Magnetohydrodynamic stellar and disk winds: Application to planetary nebulae

MHD winds can emanate from both stars and surrounding disks. When the two systems are coupled by accretion, it is of interest to know how much wind power is available and which (if either) of the two rotators dominates that power. We investigate this in the context of multipolar planetary nebulae (PNs) and protoplanetary nebulae (PPNs), for which recent observations have revealed the need for a wind power source in excess of that available from radiation driving and a possible need for magnetic shaping. We calculate the MHD wind power from a coupled disk and star, where the former results from binary disruption. The resulting wind powers depend only on the accretion rate and stellar properties. We find that if the stellar envelope were initially slowly rotating, the disk wind would dominate throughout the evolution.
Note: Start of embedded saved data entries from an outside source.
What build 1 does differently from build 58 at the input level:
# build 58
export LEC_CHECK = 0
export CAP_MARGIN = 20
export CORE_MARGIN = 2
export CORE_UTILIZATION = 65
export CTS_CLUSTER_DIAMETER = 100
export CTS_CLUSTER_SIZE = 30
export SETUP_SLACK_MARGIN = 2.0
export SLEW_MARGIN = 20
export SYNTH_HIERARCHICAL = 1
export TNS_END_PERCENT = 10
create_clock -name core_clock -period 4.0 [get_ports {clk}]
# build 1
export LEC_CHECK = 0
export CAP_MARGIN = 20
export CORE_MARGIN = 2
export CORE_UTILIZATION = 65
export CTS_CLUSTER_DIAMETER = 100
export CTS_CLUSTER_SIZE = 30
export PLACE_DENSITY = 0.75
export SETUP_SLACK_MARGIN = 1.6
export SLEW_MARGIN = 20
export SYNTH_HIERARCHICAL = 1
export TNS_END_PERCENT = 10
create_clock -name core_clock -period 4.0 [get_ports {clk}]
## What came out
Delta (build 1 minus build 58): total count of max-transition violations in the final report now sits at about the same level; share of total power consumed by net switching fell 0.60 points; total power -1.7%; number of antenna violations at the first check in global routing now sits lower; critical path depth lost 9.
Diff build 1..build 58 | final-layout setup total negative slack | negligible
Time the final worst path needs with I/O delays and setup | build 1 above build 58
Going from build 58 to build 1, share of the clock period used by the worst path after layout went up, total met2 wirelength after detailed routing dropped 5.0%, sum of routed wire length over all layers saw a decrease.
Context: an optimization exercise on an open-source flow, tuned for small area, a short achievable clock period and few clock cycles per item. The choices shown serve that exercise and are no tape-out recipe.
Only simulation tests tie the RTL to the original design; equivalence was not proved.
Power is estimated from default activity; no workload was simulated.

==> flow/design.v <==
`default_nettype none
package stlm_pkg;
  localparam int LIST_DEPTH_DEF  = 32;
  localparam int VALUE_WIDTH_DEF = 32;
  localparam int ITEM_W          = 32;
  localparam logic [1:0] ACT_LOAD_A = 2'd0;
  localparam logic [1:0] ACT_LOAD_B = 2'd1;
  localparam logic [1:0] ACT_MERGE  = 2'd2;
  localparam logic [1:0] ST_SUCCESS  = 2'd0;
  localparam logic [1:0] ST_UNSORTED = 2'd1;
  localparam logic [1:0] ST_EMPTY    = 2'd2;
  localparam logic [1:0] ST_OVERFLOW = 2'd3;
endpackage
`default_nettype wire
`default_nettype none
module sorted_two_list_merge_top (
  input  wire logic         clk,
  input  wire logic         rst,
  input  wire logic         in_valid,
  output      logic         in_ready,
  input  wire logic [1:0]   action,
  input  wire logic [31:0]  item_value,
  output      logic         out_valid,
  input  wire logic         out_ready,
  output      logic [31:0]  merged_value,
  output      logic [1:0]   status,
  output      logic         last
);
  localparam int D = stlm_pkg::LIST_DEPTH_DEF;
  logic        mv, sv;           
  logic [1:0]  mact, sact;
  logic signed [31:0] mval;
  logic [31:0] sval;
  logic        consume;
  logic        m_free;
  assign in_ready = !sv;
  assign m_free   = !mv || consume;
  always_ff @(posedge clk) begin
    if (rst) begin
      mv <= 1'b0;
      sv <= 1'b0;
    end else if (m_free) begin
      mv <= sv || in_valid;
      sv <= 1'b0;
    end else begin
      sv <= sv || in_valid;
    end
  end
  always_ff @(posedge clk) begin
    if (!sv) begin
      sact <= action;
      sval <= item_value;
    end
    if (m_free) begin
      mact <= sv ? sact : action;
      mval <= sv ? sval : item_value;
    end
  end
  logic [31:0] mem_a [D];
  logic [31:0] mem_b [D];
  logic [4:0]  wp_a, wp_b;       
  logic [D-1:0] hp_a, hp_b;      
  logic [5:0]  occ_a, occ_b;     
  logic signed [31:0] rd_a, rd_b;  
  logic [5:0]  ln_a, ln_b;       
  logic        uns_a, uns_b;     
  logic signed [31:0] tl_a, tl_b;   
  always_comb begin
    rd_a = '0;
    rd_b = '0;
    for (int i = 0; i < D; i++) begin
      rd_a = rd_a | (mem_a[i] & {32{hp_a[i]}});
      rd_b = rd_b | (mem_b[i] & {32{hp_b[i]}});
    end
  end
  logic        j0v, j1v;
  logic [1:0]  j0st, j1st;
  logic [5:0]  ra, rb;           
  logic [5:0]  j1a, j1b;
  logic        go;               
  logic        emit;             
  logic        j0_merge;
  logic        take_a;
  logic        pop_a, pop_b;
  logic        e_last;
  logic        done;
  logic [31:0] e_val;
  logic [6:0]  rsum;
  assign j0_merge = (j0st == stlm_pkg::ST_SUCCESS);
  assign emit     = j0v && go;
  assign take_a   = (ra != '0) && ((rb == '0) || (rd_a < rd_b));
  assign pop_a    = emit && j0_merge && take_a;
  assign pop_b    = emit && j0_merge && !take_a;
  assign rsum     = {1'b0, ra} + {1'b0, rb};
  assign e_last   = !j0_merge || (rsum == 7'd1);
  assign done     = emit && e_last;
  assign e_val    = !j0_merge ? 32'd0 : (take_a ? rd_a : rd_b);
  logic cmd_m;
  logic full_a, full_b;
  logic push_a, push_b, enq;
  logic [1:0] enq_st;
  logic drop;                    
  logic qfree;                   
  assign cmd_m  = mv && (mact == stlm_pkg::ACT_MERGE);
  assign full_a = ln_a[5];
  assign full_b = ln_b[5];
  assign qfree  = !j1v || done;
  always_comb begin
    consume = 1'b0;
    push_a  = 1'b0;
    push_b  = 1'b0;
    enq     = 1'b0;
    enq_st  = stlm_pkg::ST_SUCCESS;
    drop    = 1'b0;
    if (mv) begin
      case (mact)
        stlm_pkg::ACT_LOAD_A: begin
          if (full_a) begin
            consume = qfree;
            enq     = qfree;
            enq_st  = stlm_pkg::ST_OVERFLOW;
          end else begin
            consume = !occ_a[5];
            push_a  = !occ_a[5];
          end
        end
        stlm_pkg::ACT_LOAD_B: begin
          if (full_b) begin
            consume = qfree;
            enq     = qfree;
            enq_st  = stlm_pkg::ST_OVERFLOW;
          end else begin
            consume = !occ_b[5];
            push_b  = !occ_b[5];
          end
        end
        stlm_pkg::ACT_MERGE: begin
          consume = qfree;
          enq     = qfree;
          if ((ln_a == '0) || (ln_b == '0)) begin
            enq_st = stlm_pkg::ST_EMPTY;
            drop   = qfree;
          end else if (uns_a || uns_b) begin
            enq_st = stlm_pkg::ST_UNSORTED;
            drop   = qfree;
          end
        end
        default: consume = 1'b1;
      endcase
    end
  end
  always_ff @(posedge clk) begin
    if (rst) begin
      j0v <= 1'b0;
      j1v <= 1'b0;
    end else begin
      if (!j0v || done) begin
        j0v <= j1v || enq;
        j1v <= j1v && enq;
      end else if (enq) begin
        j1v <= 1'b1;
      end
    end
  end
  logic [5:0] ra_dec, rb_dec;
  assign ra_dec = ra - 6'd1;
  assign rb_dec = rb - 6'd1;
  always_ff @(posedge clk) begin
    if (enq) begin
      j1st <= enq_st;
      j1a  <= ln_a;
      j1b  <= ln_b;
    end
    if (!j0v || done) begin
      if (j1v) begin
        j0st <= j1st;
        ra   <= j1a;
        rb   <= j1b;
      end else begin
        j0st <= enq_st;
        ra   <= ln_a;
        rb   <= ln_b;
      end
    end else begin
      if (pop_a) ra <= ra_dec;
      if (pop_b) rb <= rb_dec;
    end
  end
  always_ff @(posedge clk) begin
    if (push_a) mem_a[wp_a] <= mval;
    if (push_b) mem_b[wp_b] <= mval;
  end
  logic [5:0] occ_a_np, occ_b_np;
  logic [5:0] occ_a_pp, occ_b_pp;
  always_comb begin
    if (drop) begin
      occ_a_np = occ_a - ln_a;
      occ_b_np = occ_b - ln_b;
      occ_a_pp = occ_a - ln_a - 6'd1;
      occ_b_pp = occ_b - ln_b - 6'd1;
    end else begin
      occ_a_np = occ_a + {5'd0, push_a};
      occ_b_np = occ_b + {5'd0, push_b};
      occ_a_pp = occ_a + {5'd0, push_a} - 6'd1;
      occ_b_pp = occ_b + {5'd0, push_b} - 6'd1;
    end
  end
  always_ff @(posedge clk) begin
    if (rst) begin
      wp_a  <= '0;
      wp_b  <= '0;
      hp_a  <= D'(1);
      hp_b  <= D'(1);
      occ_a <= '0;
      occ_b <= '0;
      ln_a  <= '0;
      ln_b  <= '0;
      uns_a <= 1'b0;
      uns_b <= 1'b0;
    end else begin
      if (pop_a) hp_a <= {hp_a[D-2:0], hp_a[D-1]};
      if (pop_b) hp_b <= {hp_b[D-2:0], hp_b[D-1]};
      occ_a <= pop_a ? occ_a_pp : occ_a_np;
      occ_b <= pop_b ? occ_b_pp : occ_b_np;
      if (drop) begin
        wp_a <= wp_a - ln_a[4:0];
        wp_b <= wp_b - ln_b[4:0];
      end else begin
        if (push_a) wp_a <= wp_a + 5'd1;
        if (push_b) wp_b <= wp_b + 5'd1;
      end
      if (cmd_m && consume) begin
        ln_a  <= '0;
        ln_b  <= '0;
        uns_a <= 1'b0;
        uns_b <= 1'b0;
      end else begin
        if (push_a) begin
          ln_a <= ln_a + 6'd1;
          if ((ln_a != '0) && (mval < tl_a)) uns_a <= 1'b1;
        end
        if (push_b) begin
          ln_b <= ln_b + 6'd1;
          if ((ln_b != '0) && (mval < tl_b)) uns_b <= 1'b1;
        end
      end
    end
  end
  always_ff @(posedge clk) begin
    if (push_a) tl_a <= mval;
    if (push_b) tl_b <= mval;
  end
  logic        skv;
  logic [34:0] skd;
  logic        o_free;
  assign go     = !skv;
  assign o_free = !out_valid || out_ready;
  always_ff @(posedge clk) begin
    if (rst) begin
      out_valid <= 1'b0;
      skv       <= 1'b0;
    end else if (o_free) begin
      out_valid <= skv || emit;
      skv       <= 1'b0;
    end else begin
      skv       <= skv || emit;
    end
  end
  always_ff @(posedge clk) begin
    if (!skv) skd <= {j0st, e_last, e_val};
    if (o_free) {status, last, merged_value} <= skv ? skd : {j0st, e_last, e_val};
  end
endmodule
`default_nettype wire
Settings: LEC_CHECK=0, CAP_MARGIN=20, CORE_MARGIN=2, CORE_UTILIZATION=40, SLEW_MARGIN=20; clock period 8.0 ns.
run.sh (not shown) runs the stock make flow with config.mk's settings and CLKGATE_MAP_FILE= SYNTH_SCRIPT=/design/flow/synth_recipe.tcl, a recipe that flattens the netlist after the stock synthesis.
The starting point completed with no timing, DRC or antenna violations.
Testbench counts at the start, summed over its fixed seeds: cycles 4,343, items 3,618.
From an optimization exercise on the open Yosys and OpenROAD flow, aimed at small area, a short achievable clock period and few clock cycles per item; shortcuts taken in it are not production practice.
For this run, only the layout was checked, not whether the RTL still works.
Power and IR drop assume default switching activity.

### config.mk
export PLATFORM = sky130hd
export DESIGN_NAME = csa_multiplier
export DESIGN_NICKNAME = csa_multiplier
export VERILOG_FILES = /design/flow/design.v
export SDC_FILE = /design/flow/constraint.sdc
export NUM_CORES = 4
export LEC_CHECK = 0
export ABC_CLOCK_PERIOD_IN_PS = 3500
export CAP_MARGIN = 20
export CORE_MARGIN = 2
export CORE_UTILIZATION = 40
export SETUP_SLACK_MARGIN = 3.0
export SLEW_MARGIN = 20
### constraint.sdc
create_clock -name core_clock -period 6.5 [get_ports {clk}]
set_input_delay 1.3000 -clock core_clock [delete_from_list [all_inputs] [get_ports {clk}]]
set_output_delay 1.3000 -clock core_clock [all_outputs]
set_load 0.01 [all_outputs]
This is an optimization exercise on Yosys and OpenROAD, whose aim is small area and a short achievable clock period, not a production implementation.
Only simulation tests tie the RTL to the original design; equivalence was not proved.

==> design/flow/design.v <==
package posit_pkg;
    localparam OP_SIZE = 2;
    typedef enum logic [OP_SIZE-1:0] {
        ADD = 2'd0,
        SUB = 2'd1,
        MUL = 2'd2,
        DIV = 2'd3
    } op_t;
endpackage
`timescale 1ns/1ps
module posit_decode (
    input  logic [14:0]       mag,
    output logic signed [5:0] te,
    output logic [11:0]       frac,
    output logic              hid
);
    logic        first;
    logic [13:0] x;
    logic [3:0]  lz;
    logic [13:0] y;
    assign first = mag[14];
    assign x     = mag[13:0] ^ {14{first}};
    assign hid   = |mag;
    always_comb begin
        lz = 4'd14;
        for (int i = 0; i < 14; i++) begin
            if (x[i]) lz = 4'(13 - i);
        end
    end
    assign y    = {mag[12:0], 1'b0} << lz;
    assign te   = {first ? {1'b0, lz} : ~{1'b0, lz}, y[13]};
    assign frac = y[12:1];
endmodule
`timescale 1ns/1ps
module core_add_sub (
    input  logic signed [5:0] te1,
    input  logic signed [5:0] te2,
    input  logic [12:0]       mant1,
    input  logic [12:0]       mant2,
    input  logic              eff_sub,
    output logic signed [6:0] te_out,
    output logic [11:0]       frac,
    output logic              guard,
    output logic              sticky,
    output logic              is_zero
);
    logic [6:0]  d;
    logic [3:0]  dsat;
    logic [14:0] bg, sml, small_sh, lowmask;
    logic        stk;
    logic [15:0] r;
    logic [4:0]  lz;
    logic [15:0] n;
    assign d    = 7'(te1) - 7'(te2);
    assign dsat = (d > 7'd15) ? 4'd15 : d[3:0];
    assign bg      = {mant1, 2'b00};
    assign sml    = {mant2, 2'b00};
    assign small_sh = sml >> dsat;
    assign lowmask  = ~(15'h7fff << dsat);
    assign stk      = |(sml & lowmask);
    logic [15:0] sum;
    rca #(.W(15)) add_i (
        .a(bg), .b(small_sh ^ {15{eff_sub}}), .cin(eff_sub & !stk), .s(sum)
    );
    assign r = {sum[15] & !eff_sub, sum[14:0]};
    always_comb begin
        lz = 5'd16;
        for (int i = 0; i < 16; i++) begin
            if (r[i]) lz = 5'(15 - i);
        end
    end
    assign n       = r << lz;
    assign frac    = n[14:3];
    assign guard   = n[2];
    assign sticky  = n[1] | n[0] | stk;
    assign te_out  = 7'(te1) + 7'sd1 - 7'(lz);
    assign is_zero = (r == 16'd0);
endmodule
module rca #(
    parameter W = 16
) (
    input  logic [W-1:0] a,
    input  logic [W-1:0] b,
    input  logic         cin,
    output logic [W:0]   s
);
    logic [W:0] cy;
    assign cy[0] = cin;
    for (genvar i = 0; i < W; i++) begin : g_bit
        assign s[i]    = a[i] ^ b[i] ^ cy[i];
        assign cy[i+1] = (a[i] & b[i]) | (a[i] & cy[i]) | (b[i] & cy[i]);
    end
    assign s[W] = cy[W];
endmodule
If the envelope of the star were rapidly rotating, the stellar wind could initially be of comparable power to the disk wind until the stellar wind carries away the star's angular momentum. Since an initially rapidly rotating star can have its spin and magnetic axes misaligned to the disk, multipolar out-flows can result from this disk wind system. For times greater than a spin-down time, the post-asymptotic giant branch stellar wind is slaved to the disk for both slow and rapid initial spin cases, and the disk wind luminosity dominates. We find a reasonably large parameter space where a hybrid star+disk MHD-driven wind is plausible and where both or either can account for PPN and PN powers. We also speculate on the morphologies which may emerge from the coupled system. The coupled winds might help explain the shapes of a number of remarkable multishell or multipolar nebulae. Magnetic activity such as X-ray flares may be associated with both the central star and the disk and would be a valuable diagnostic for the dynamical role of MHD processes in PNs.